* EXERCISE REQUIREMENTS: Find the line with "-- run 3: worst" in the entries below. Repeat it, every following line, and the line with "-- run 3: metal", exactly and with nothing added.

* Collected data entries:
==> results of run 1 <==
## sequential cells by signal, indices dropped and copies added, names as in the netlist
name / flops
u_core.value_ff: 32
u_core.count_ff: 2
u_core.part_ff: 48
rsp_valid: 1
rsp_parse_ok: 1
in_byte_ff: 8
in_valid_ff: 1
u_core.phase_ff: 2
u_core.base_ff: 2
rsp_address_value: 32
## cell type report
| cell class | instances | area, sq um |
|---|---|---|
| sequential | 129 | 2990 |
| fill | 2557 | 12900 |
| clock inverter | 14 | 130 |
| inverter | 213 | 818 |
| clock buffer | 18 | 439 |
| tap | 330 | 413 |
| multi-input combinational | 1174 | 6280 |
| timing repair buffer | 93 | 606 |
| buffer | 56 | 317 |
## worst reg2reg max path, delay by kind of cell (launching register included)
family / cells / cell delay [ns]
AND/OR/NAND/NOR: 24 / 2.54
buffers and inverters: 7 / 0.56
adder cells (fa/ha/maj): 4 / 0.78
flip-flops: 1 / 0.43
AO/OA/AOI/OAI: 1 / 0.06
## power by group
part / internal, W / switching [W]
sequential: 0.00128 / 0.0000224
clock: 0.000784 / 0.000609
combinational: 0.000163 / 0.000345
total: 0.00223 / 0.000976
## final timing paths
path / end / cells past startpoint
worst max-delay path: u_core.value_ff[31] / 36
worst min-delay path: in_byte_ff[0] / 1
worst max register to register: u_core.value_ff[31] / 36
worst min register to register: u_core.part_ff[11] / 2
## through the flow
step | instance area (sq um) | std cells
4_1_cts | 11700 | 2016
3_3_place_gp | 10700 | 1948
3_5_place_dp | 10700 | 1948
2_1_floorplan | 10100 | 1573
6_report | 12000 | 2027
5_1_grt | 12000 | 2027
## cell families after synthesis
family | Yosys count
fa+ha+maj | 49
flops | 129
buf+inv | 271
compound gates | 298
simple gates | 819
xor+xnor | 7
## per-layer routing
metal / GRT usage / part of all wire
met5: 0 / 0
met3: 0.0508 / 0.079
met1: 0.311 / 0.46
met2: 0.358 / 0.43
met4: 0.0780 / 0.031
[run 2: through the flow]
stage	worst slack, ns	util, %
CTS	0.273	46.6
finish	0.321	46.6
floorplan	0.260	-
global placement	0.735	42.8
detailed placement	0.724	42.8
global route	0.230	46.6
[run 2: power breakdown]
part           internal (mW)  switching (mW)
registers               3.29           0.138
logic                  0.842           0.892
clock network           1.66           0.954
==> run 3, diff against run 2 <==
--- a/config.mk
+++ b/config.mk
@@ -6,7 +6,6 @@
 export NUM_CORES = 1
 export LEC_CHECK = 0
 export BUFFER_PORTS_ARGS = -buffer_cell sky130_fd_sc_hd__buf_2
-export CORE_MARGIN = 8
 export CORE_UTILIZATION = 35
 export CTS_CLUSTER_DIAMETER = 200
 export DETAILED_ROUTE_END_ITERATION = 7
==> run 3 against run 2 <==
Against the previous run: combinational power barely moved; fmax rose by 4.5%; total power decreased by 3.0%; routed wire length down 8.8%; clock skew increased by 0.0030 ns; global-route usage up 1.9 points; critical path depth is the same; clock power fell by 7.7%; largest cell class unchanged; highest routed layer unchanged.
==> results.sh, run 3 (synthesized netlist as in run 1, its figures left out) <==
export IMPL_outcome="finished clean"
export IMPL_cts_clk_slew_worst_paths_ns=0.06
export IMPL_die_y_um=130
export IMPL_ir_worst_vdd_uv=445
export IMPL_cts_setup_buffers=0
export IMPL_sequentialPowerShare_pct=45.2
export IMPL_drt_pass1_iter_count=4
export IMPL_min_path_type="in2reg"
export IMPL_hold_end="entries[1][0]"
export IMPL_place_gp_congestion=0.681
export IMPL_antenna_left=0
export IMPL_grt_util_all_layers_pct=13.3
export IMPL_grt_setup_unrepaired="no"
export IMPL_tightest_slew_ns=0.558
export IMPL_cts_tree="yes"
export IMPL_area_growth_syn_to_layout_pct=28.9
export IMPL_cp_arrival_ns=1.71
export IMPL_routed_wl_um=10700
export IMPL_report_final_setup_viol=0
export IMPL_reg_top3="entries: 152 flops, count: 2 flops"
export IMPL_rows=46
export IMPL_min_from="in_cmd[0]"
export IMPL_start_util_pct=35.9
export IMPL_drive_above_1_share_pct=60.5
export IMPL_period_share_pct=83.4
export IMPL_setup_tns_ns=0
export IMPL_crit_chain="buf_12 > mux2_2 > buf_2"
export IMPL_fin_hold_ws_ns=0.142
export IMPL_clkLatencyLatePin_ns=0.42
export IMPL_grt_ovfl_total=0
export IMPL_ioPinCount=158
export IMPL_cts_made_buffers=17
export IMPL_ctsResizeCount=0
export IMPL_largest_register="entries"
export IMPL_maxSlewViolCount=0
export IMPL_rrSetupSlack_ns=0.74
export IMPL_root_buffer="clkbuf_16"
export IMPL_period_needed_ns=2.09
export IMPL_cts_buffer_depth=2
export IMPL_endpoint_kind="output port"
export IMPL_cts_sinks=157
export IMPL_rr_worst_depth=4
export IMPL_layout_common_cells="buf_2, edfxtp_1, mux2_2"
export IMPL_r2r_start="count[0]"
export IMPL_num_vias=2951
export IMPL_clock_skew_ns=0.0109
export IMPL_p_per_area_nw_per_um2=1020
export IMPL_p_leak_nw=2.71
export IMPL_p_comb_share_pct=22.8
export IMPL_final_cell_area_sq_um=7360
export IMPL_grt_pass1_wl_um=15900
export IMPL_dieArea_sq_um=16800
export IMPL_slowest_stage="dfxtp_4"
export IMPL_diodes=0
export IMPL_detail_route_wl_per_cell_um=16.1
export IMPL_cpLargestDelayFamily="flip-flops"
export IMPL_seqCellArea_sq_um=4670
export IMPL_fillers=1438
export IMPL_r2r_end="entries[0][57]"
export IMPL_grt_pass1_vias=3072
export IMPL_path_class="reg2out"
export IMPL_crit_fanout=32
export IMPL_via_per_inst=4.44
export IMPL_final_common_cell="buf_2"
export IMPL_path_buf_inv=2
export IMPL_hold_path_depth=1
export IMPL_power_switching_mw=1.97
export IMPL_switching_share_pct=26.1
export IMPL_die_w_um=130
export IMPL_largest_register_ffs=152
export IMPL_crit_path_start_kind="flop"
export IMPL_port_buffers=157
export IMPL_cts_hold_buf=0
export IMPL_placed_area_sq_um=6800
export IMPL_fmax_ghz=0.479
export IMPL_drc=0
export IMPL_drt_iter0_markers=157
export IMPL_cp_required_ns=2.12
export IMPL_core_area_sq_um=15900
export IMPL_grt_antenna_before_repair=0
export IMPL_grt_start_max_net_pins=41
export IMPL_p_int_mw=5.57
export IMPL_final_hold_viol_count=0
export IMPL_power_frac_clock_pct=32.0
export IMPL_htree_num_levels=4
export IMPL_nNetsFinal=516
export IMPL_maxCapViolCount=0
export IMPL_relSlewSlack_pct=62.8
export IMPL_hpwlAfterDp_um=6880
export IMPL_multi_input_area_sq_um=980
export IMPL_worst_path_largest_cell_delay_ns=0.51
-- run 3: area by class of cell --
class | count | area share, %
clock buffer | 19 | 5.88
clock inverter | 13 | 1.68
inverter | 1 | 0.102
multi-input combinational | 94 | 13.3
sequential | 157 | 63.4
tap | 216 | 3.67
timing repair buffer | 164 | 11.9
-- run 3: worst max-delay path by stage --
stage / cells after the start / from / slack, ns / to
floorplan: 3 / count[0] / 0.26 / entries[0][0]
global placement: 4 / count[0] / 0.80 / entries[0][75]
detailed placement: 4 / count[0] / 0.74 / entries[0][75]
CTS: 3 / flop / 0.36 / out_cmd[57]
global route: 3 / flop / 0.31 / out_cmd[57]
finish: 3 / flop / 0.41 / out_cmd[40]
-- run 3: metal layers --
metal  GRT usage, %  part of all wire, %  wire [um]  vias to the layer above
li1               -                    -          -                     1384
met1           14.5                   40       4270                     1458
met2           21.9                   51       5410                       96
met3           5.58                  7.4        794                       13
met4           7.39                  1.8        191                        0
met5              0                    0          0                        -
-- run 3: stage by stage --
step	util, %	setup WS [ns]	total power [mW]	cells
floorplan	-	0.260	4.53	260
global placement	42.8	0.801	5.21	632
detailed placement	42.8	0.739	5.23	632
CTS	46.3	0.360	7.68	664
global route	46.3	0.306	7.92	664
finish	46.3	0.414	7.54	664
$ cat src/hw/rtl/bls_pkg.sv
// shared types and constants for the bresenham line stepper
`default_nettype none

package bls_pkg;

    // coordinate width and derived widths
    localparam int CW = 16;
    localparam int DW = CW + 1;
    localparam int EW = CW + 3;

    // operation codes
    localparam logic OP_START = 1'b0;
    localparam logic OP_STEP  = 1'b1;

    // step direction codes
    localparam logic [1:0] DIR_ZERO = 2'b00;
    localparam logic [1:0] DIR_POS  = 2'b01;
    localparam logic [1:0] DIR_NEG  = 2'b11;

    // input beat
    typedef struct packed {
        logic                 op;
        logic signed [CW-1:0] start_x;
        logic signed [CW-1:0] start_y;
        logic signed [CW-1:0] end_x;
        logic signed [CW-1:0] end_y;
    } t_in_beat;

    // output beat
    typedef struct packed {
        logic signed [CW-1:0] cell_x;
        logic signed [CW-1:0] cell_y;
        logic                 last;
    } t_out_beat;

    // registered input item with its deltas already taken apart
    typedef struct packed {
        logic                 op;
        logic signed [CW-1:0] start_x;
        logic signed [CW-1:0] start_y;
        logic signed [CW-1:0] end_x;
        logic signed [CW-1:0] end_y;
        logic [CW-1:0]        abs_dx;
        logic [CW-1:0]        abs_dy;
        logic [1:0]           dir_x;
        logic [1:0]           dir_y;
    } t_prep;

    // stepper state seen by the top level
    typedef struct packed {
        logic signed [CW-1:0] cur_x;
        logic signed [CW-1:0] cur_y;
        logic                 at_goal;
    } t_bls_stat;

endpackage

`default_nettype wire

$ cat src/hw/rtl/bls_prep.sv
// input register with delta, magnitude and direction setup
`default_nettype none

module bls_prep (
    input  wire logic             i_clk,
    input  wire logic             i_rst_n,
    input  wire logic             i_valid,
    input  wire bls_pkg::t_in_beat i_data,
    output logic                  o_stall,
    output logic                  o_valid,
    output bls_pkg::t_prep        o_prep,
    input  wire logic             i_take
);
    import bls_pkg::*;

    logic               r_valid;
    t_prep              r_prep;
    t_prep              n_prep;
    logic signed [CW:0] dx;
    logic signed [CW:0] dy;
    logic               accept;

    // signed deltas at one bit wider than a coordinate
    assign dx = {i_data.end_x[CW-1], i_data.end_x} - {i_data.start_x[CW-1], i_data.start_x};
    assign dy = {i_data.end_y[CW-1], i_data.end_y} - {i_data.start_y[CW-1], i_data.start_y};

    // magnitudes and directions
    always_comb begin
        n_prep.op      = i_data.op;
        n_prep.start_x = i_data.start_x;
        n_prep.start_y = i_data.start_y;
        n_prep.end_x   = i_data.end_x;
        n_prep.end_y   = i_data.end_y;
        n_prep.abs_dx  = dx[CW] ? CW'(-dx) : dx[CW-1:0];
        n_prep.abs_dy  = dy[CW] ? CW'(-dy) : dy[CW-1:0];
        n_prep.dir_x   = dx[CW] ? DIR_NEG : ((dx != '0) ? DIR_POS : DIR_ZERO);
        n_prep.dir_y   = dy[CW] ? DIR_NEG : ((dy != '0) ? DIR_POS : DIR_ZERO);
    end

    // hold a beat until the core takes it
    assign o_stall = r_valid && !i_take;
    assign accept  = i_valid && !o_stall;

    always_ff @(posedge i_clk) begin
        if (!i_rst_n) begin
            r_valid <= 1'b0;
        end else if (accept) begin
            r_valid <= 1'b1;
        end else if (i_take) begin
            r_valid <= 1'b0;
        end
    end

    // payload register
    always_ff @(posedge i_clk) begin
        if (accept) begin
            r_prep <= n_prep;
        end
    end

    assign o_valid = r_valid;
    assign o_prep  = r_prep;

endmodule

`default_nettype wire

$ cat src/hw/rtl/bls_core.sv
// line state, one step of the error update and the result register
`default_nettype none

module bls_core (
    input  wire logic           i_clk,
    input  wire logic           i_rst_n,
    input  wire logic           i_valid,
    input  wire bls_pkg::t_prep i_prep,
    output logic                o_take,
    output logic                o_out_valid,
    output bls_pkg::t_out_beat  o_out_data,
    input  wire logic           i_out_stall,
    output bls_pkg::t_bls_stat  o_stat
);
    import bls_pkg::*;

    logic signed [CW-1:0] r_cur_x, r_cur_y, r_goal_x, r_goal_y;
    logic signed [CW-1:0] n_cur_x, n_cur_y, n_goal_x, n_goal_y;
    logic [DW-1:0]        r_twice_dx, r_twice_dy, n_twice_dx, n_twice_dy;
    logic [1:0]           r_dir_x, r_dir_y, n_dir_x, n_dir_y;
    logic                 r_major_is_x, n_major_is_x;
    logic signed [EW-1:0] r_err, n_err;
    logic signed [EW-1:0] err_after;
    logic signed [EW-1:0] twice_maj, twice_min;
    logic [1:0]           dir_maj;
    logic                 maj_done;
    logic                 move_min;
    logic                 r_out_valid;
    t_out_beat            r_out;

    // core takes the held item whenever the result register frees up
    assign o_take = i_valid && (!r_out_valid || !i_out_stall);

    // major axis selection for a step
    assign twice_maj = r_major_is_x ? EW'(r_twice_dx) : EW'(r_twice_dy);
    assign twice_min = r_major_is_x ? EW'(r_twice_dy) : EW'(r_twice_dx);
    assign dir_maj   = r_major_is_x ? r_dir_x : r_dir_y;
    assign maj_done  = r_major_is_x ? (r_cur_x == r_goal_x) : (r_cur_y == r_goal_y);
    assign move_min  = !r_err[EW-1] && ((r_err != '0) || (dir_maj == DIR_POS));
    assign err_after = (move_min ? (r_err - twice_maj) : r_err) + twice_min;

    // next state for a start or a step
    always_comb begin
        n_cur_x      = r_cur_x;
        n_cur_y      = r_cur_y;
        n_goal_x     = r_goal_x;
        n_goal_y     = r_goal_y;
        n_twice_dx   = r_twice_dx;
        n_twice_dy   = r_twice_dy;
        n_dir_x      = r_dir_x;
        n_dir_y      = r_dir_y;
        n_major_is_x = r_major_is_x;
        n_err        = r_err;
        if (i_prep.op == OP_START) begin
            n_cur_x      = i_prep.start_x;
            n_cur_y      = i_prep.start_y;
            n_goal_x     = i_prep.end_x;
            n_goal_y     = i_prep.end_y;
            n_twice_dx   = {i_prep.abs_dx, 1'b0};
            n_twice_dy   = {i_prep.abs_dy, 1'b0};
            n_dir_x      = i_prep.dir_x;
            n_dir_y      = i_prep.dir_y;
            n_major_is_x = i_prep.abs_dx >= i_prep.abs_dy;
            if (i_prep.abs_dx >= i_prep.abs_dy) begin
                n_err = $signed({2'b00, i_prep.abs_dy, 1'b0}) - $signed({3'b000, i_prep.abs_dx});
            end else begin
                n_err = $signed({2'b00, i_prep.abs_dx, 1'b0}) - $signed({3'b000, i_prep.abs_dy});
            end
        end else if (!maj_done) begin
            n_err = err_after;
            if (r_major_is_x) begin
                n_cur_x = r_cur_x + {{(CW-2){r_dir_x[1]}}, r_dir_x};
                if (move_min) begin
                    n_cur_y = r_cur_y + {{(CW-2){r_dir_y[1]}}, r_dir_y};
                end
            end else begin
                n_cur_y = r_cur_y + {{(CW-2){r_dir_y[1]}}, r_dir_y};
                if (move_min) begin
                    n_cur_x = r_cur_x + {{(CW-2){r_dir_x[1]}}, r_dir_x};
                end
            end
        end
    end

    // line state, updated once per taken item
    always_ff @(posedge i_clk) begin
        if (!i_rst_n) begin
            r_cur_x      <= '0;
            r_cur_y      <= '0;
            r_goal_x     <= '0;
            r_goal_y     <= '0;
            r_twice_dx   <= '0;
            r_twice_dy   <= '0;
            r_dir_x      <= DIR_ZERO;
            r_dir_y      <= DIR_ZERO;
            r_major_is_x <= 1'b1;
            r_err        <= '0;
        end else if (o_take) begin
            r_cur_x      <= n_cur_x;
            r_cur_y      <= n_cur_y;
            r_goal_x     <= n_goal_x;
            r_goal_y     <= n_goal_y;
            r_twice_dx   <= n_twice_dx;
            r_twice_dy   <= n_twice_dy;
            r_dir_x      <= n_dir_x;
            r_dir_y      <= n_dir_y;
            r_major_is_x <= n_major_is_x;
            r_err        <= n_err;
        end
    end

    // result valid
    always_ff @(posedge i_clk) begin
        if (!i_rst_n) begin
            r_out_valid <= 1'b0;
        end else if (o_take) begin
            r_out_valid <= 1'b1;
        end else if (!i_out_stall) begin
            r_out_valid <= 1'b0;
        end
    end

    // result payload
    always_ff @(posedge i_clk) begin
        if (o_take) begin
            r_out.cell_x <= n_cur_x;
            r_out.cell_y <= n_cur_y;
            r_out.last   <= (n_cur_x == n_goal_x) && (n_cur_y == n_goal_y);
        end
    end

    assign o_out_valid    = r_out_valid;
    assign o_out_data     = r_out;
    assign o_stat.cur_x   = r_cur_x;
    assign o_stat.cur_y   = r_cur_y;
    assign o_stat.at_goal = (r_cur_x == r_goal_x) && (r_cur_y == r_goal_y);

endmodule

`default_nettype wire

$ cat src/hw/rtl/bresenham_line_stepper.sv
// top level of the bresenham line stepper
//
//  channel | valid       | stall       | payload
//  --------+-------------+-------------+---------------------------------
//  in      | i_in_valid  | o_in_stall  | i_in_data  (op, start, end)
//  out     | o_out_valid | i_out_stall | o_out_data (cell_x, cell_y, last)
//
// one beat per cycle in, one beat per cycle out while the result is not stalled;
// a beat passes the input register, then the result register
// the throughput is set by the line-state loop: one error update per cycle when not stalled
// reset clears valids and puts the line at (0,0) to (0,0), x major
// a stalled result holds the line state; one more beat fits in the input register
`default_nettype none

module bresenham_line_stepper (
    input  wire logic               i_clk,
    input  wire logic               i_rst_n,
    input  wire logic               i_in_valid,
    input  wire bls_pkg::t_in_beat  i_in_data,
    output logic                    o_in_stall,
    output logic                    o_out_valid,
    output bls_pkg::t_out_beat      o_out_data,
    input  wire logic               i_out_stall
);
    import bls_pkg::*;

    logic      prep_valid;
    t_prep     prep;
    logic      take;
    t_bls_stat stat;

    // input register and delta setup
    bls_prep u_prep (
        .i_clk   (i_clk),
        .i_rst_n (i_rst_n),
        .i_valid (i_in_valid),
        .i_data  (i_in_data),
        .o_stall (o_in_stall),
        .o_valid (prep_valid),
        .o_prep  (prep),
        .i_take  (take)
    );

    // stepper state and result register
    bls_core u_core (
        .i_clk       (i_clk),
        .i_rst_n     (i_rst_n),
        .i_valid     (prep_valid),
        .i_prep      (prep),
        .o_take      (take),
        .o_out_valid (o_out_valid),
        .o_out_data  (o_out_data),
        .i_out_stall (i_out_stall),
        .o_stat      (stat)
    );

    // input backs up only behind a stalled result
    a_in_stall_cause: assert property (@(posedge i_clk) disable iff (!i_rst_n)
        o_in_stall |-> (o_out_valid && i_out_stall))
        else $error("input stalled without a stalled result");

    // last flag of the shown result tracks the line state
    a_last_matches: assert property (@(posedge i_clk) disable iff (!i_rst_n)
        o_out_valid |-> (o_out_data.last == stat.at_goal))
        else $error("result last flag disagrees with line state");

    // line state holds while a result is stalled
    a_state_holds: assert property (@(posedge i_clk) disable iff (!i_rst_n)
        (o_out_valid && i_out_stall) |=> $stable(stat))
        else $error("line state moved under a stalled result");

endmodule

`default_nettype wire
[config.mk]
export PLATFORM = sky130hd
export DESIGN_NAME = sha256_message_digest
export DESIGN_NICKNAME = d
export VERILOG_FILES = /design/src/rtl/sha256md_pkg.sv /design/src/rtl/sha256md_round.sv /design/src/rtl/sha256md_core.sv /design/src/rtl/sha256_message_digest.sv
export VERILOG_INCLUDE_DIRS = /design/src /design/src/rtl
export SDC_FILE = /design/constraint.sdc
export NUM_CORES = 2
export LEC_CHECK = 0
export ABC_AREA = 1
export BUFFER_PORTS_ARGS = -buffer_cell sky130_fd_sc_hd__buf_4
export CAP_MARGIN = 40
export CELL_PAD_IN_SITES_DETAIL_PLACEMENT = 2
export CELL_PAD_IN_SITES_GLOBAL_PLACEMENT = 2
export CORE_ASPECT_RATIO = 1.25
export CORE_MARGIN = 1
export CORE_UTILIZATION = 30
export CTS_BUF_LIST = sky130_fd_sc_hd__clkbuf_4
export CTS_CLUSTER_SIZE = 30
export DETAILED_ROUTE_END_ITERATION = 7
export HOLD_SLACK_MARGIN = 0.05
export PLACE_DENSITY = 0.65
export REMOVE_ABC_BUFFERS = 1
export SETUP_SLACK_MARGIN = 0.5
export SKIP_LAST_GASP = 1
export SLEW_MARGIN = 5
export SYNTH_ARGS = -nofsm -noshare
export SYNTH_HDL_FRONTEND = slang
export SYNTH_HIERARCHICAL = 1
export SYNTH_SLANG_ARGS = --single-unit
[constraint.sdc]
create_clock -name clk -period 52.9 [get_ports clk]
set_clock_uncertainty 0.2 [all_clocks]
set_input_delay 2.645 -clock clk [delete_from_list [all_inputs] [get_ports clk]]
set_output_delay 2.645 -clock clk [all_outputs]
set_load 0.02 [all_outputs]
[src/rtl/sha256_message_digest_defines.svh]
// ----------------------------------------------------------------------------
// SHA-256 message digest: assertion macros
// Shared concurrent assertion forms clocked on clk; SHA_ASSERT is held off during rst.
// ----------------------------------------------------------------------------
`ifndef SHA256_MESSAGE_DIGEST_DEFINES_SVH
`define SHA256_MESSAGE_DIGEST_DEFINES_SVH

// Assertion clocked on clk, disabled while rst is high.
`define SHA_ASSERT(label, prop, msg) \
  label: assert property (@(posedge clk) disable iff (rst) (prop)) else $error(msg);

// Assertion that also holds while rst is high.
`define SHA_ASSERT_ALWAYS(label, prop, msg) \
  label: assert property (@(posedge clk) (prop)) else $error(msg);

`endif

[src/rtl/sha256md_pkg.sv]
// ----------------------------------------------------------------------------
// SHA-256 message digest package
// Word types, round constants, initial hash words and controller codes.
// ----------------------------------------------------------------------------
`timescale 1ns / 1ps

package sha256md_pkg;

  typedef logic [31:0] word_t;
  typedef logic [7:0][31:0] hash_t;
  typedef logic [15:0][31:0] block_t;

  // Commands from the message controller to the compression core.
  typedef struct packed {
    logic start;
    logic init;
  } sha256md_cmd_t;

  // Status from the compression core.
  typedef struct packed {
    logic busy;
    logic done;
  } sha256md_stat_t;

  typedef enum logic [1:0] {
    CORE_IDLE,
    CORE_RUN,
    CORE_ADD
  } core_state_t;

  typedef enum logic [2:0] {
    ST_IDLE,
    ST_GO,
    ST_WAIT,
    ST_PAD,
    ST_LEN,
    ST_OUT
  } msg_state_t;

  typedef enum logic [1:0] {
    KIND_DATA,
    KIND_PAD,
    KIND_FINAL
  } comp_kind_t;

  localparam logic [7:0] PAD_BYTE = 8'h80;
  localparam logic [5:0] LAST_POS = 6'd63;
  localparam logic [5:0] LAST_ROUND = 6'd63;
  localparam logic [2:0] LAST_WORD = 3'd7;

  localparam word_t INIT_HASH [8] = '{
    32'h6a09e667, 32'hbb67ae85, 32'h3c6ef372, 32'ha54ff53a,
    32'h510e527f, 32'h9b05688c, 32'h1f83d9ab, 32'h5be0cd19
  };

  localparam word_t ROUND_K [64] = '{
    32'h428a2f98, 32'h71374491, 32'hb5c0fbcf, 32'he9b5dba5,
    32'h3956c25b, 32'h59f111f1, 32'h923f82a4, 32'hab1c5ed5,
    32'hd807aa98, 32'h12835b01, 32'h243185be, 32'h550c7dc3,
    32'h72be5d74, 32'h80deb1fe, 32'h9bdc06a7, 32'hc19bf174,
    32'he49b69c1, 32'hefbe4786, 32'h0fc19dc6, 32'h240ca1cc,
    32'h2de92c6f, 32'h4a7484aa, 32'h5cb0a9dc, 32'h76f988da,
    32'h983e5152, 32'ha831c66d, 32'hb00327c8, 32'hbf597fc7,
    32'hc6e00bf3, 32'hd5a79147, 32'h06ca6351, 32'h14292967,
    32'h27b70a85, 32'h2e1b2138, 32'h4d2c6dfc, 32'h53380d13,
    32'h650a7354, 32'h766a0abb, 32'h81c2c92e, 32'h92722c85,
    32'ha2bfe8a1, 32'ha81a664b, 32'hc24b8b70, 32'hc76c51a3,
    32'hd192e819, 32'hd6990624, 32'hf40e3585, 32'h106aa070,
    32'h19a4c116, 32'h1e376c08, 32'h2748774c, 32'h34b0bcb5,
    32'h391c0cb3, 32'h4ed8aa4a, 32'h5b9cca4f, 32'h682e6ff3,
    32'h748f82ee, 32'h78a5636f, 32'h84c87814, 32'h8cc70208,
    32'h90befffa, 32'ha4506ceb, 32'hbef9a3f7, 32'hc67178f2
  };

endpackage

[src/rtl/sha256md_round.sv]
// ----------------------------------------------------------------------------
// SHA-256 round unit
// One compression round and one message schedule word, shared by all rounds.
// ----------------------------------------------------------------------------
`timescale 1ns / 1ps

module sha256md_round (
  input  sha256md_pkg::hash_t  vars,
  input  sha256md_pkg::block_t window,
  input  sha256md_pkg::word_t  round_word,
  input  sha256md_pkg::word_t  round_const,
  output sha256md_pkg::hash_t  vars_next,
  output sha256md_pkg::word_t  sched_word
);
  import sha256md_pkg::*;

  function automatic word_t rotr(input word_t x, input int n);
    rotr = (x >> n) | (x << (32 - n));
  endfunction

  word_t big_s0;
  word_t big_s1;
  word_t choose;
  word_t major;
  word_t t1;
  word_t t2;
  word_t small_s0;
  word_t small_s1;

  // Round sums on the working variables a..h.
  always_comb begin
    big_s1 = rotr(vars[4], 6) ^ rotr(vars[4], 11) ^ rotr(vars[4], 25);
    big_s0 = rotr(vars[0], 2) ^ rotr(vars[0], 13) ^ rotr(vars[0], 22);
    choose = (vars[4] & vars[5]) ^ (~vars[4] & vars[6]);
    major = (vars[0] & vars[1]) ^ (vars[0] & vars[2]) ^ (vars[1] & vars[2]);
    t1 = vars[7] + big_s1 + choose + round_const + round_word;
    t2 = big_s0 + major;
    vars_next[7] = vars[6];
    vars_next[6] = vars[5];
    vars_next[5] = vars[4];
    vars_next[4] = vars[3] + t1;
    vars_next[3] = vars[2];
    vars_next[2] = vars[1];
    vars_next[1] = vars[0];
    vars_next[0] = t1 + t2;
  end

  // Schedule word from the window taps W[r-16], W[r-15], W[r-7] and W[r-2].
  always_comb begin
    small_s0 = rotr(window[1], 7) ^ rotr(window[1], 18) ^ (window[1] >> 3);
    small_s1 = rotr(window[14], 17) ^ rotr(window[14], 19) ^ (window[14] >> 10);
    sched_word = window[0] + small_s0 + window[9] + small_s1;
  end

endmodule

* RESPONSE:
-- run 3: worst max-delay path by stage --
stage / cells after the start / from / slack, ns / to
floorplan: 3 / count[0] / 0.26 / entries[0][0]
global placement: 4 / count[0] / 0.80 / entries[0][75]
detailed placement: 4 / count[0] / 0.74 / entries[0][75]
CTS: 3 / flop / 0.36 / out_cmd[57]
global route: 3 / flop / 0.31 / out_cmd[57]
finish: 3 / flop / 0.41 / out_cmd[40]
-- run 3: metal layers --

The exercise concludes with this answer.